Instructions to follow:
In the listing below, find the line that contains "localparam int CNT_MAX" and the line that contains "localparam logic [CNT_W-1:0] GAP_LAST". Quote both and every line between them, exactly, and nothing more.

*** Block opens ***

==> src/rtl/seven_segment_scan_pkg.sv <==
// seven_segment_pkg: definitions shared by the seven-segment scanner.
//   - scan_state_e : scan FSM states (GAP = all digits dark, SHOW = one digit lit)
//   - GLYPH_TABLE  : active-high GFEDCBA glyphs for nibbles 0..F
//   - DASH_GLYPH   : glyph used for nibbles 10..15 in decimal mode
package seven_segment_pkg;

  typedef enum logic {
    ST_GAP  = 1'b0,
    ST_SHOW = 1'b1
  } scan_state_e;

  localparam logic [6:0] DASH_GLYPH = 7'b1000000;

  // Entry n is the glyph for nibble n; the concatenation runs from F down to 0.
  localparam logic [15:0][6:0] GLYPH_TABLE = {
    7'b1110001,  // F
    7'b1111001,  // E
    7'b1011110,  // d
    7'b0111001,  // C
    7'b1111100,  // b
    7'b1110111,  // A
    7'b1101111,  // 9
    7'b1111111,  // 8
    7'b0000111,  // 7
    7'b1111101,  // 6
    7'b1101101,  // 5
    7'b1100110,  // 4
    7'b1001111,  // 3
    7'b1011011,  // 2
    7'b0000110,  // 1
    7'b0111111   // 0
  };

endpackage

==> src/rtl/seven_segment_scan_if.sv <==
// seven_segment_scan_if: valid/ready load channel for the display value.
//   load_valid  master->slave  new display value offered
//   load_ready  slave->master  value is accepted on this cycle if valid
//   load_value  master->slave  4*DIGITS bits, nibble 0 = digit 0
//   load_dp     master->slave  decimal point per digit
interface seven_segment_scan_if #(
  parameter int DIGITS = 2
) ();
  logic                  load_valid;
  logic                  load_ready;
  logic [4*DIGITS-1:0]   load_value;
  logic [DIGITS-1:0]     load_dp;

  modport master (output load_valid, output load_value, output load_dp, input  load_ready);
  modport slave  (input  load_valid, input  load_value, input  load_dp, output load_ready);
endinterface

==> src/rtl/seg_glyph_decoder.sv <==
// seg_glyph_decoder: combinational nibble -> GFEDCBA glyph (active-high).
//   nibble_i   : value to display
//   hex_mode_i : 1 = hex glyphs, 0 = decimal (10..15 shown as a dash)
//   glyph_o    : segment pattern, bit 6 = G ... bit 0 = A
module seg_glyph_decoder
  import seven_segment_pkg::*;
(
  input  logic [3:0] nibble_i,
  input  logic       hex_mode_i,
  output logic [6:0] glyph_o
);
  always_comb begin
    glyph_o = GLYPH_TABLE[nibble_i];
    if (!hex_mode_i && (nibble_i > 4'd9)) glyph_o = DASH_GLYPH;
  end
endmodule

==> src/rtl/seven_segment_scan.sv <==
// seven_segment_scan: multiplexed seven-segment display driver.
// Ports:
//   clk, rst  : clock and synchronous active-high reset
//   load_if   : valid/ready channel (slave) carrying value + decimal points
//   hex_mode  : live glyph mode, 1 = hex, 0 = decimal
//   blank     : forces every digit off while the scan keeps running
//   seg, dp   : registered segments (GFEDCBA) and decimal point of active digit
//   dig_en    : registered one-hot digit enable
// Build option: define SEG_LEADING_ZERO_BLANK_EN to darken leading zero digits
// in decimal mode (digit 0 always shown, decimal points kept).
module seven_segment_scan
  import seven_segment_pkg::*;
#(
  parameter int DIGITS      = 2,
  parameter int REFRESH_DIV = 12000,
  parameter int GAP_CYCLES  = 8,
  parameter int ACTIVE_LOW  = 1
) (
  input  logic                    clk,
  input  logic                    rst,
  seven_segment_scan_if.slave     load_if,
  input  logic                    hex_mode,
  input  logic                    blank,
  output logic [6:0]              seg,
  output logic                    dp,
  output logic [DIGITS-1:0]       dig_en
);
  localparam int IDX_W   = (DIGITS > 1) ? $clog2(DIGITS) : 1;
  localparam int CNT_MAX = (REFRESH_DIV > GAP_CYCLES) ? REFRESH_DIV : GAP_CYCLES;
  localparam int CNT_W   = $clog2(CNT_MAX);
  localparam logic [CNT_W-1:0] SHOW_LAST = CNT_W'(REFRESH_DIV - 1);
  localparam logic [CNT_W-1:0] GAP_LAST  = CNT_W'((GAP_CYCLES > 0) ? GAP_CYCLES - 1 : 0);
  localparam logic [IDX_W-1:0] IDX_LAST  = IDX_W'(DIGITS - 1);
  localparam logic             OUT_INV   = (ACTIVE_LOW != 0);

  scan_state_e             state_q;
  logic [IDX_W-1:0]        idx_q;
  logic [CNT_W-1:0]        cnt_q;
  logic [DIGITS-1:0][3:0]  disp_val_q, pend_val_q;
  logic [DIGITS-1:0]       disp_dp_q, pend_dp_q;
  logic                    ready_q;  // low exactly while pending data waits
  logic [6:0]              seg_q;
  logic                    dp_q;
  logic [DIGITS-1:0]       dig_en_q;

  logic [IDX_W-1:0]        idx_nxt;
  logic                    gap_done, show_done, frame_start, commit, transfer;
  logic [6:0]              glyph;
  logic                    lead_zero;
  logic [DIGITS-1:0]       onehot;
  logic [6:0]              seg_d;
  logic                    dp_d;
  logic [DIGITS-1:0]       dig_en_d;

  assign idx_nxt   = (idx_q == IDX_LAST) ? '0 : idx_q + IDX_W'(1);
  assign gap_done  = (GAP_CYCLES == 0) || (cnt_q == GAP_LAST);
  assign show_done = (cnt_q == SHOW_LAST);

  // A frame starts on the edge that moves the FSM into SHOW with idx 0.
  always_comb begin
    frame_start = 1'b0;
    if (state_q == ST_GAP)     frame_start = gap_done && (idx_q == '0);
    else if (GAP_CYCLES == 0)  frame_start = show_done && (idx_nxt == '0);
  end

  // Commit needs ready low, transfer needs ready high, so they never collide;
  // a value captured on a frame start therefore waits for the next frame.
  assign commit   = frame_start && !ready_q;
  assign transfer = load_if.load_valid && ready_q;
  assign load_if.load_ready = ready_q;

  seg_glyph_decoder u_glyph (
    .nibble_i   (disp_val_q[idx_q]),
    .hex_mode_i (hex_mode),
    .glyph_o    (glyph)
  );

  for (genvar gi = 0; gi < DIGITS; gi++) begin : g_onehot
    assign onehot[gi] = (idx_q == IDX_W'(gi));
  end

`ifdef SEG_LEADING_ZERO_BLANK_EN
  // zero_above[i]: digits i..DIGITS-1 are all zero.
  logic [DIGITS-1:0] zero_above;
  always_comb begin
    zero_above = '0;
    zero_above[DIGITS-1] = (disp_val_q[DIGITS-1] == 4'd0);
    for (int i = DIGITS - 2; i >= 0; i--)
      zero_above[i] = (disp_val_q[i] == 4'd0) && zero_above[i+1];
  end
  assign lead_zero = !hex_mode && (idx_q != '0) && zero_above[idx_q];
`else
  assign lead_zero = 1'b0;
`endif

  // Active-high view of the pins; polarity is applied at the register.
  always_comb begin
    seg_d    = '0;
    dp_d     = 1'b0;
    dig_en_d = '0;
    if ((state_q == ST_SHOW) && !blank) begin
      dig_en_d = onehot;
      dp_d     = disp_dp_q[idx_q];
      if (!lead_zero) seg_d = glyph;
    end
  end

  always_ff @(posedge clk) begin
    if (rst) begin
      state_q    <= ST_GAP;
      idx_q      <= '0;
      cnt_q      <= '0;
      disp_val_q <= '0;
      disp_dp_q  <= '0;
      pend_val_q <= '0;
      pend_dp_q  <= '0;
      ready_q    <= 1'b1;
      seg_q      <= {7{OUT_INV}};
      dp_q       <= OUT_INV;
      dig_en_q   <= {DIGITS{OUT_INV}};
    end else begin
      seg_q    <= seg_d ^ {7{OUT_INV}};
      dp_q     <= dp_d ^ OUT_INV;
      dig_en_q <= dig_en_d ^ {DIGITS{OUT_INV}};

      if (commit) begin
        disp_val_q <= pend_val_q;
        disp_dp_q  <= pend_dp_q;
        ready_q    <= 1'b1;
      end else if (transfer) begin
        pend_val_q <= load_if.load_value;
        pend_dp_q  <= load_if.load_dp;
        ready_q    <= 1'b0;
      end

      case (state_q)
        ST_GAP: begin
          if (gap_done) begin
            state_q <= ST_SHOW;
            cnt_q   <= '0;
          end else begin
            cnt_q <= cnt_q + CNT_W'(1);
          end
        end
        ST_SHOW: begin
          if (show_done) begin
            cnt_q <= '0;
            idx_q <= idx_nxt;
            if (GAP_CYCLES != 0) state_q <= ST_GAP;
          end else begin
            cnt_q <= cnt_q + CNT_W'(1);
          end
        end
        default: state_q <= ST_GAP;
      endcase
    end
  end

  assign seg    = seg_q;
  assign dp     = dp_q;
  assign dig_en = dig_en_q;
endmodule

*** Block closes ***

Reply:
  localparam int CNT_MAX = (REFRESH_DIV > GAP_CYCLES) ? REFRESH_DIV : GAP_CYCLES;
  localparam int CNT_W   = $clog2(CNT_MAX);
  localparam logic [CNT_W-1:0] SHOW_LAST = CNT_W'(REFRESH_DIV - 1);
  localparam logic [CNT_W-1:0] GAP_LAST  = CNT_W'((GAP_CYCLES > 0) ? GAP_CYCLES - 1 : 0);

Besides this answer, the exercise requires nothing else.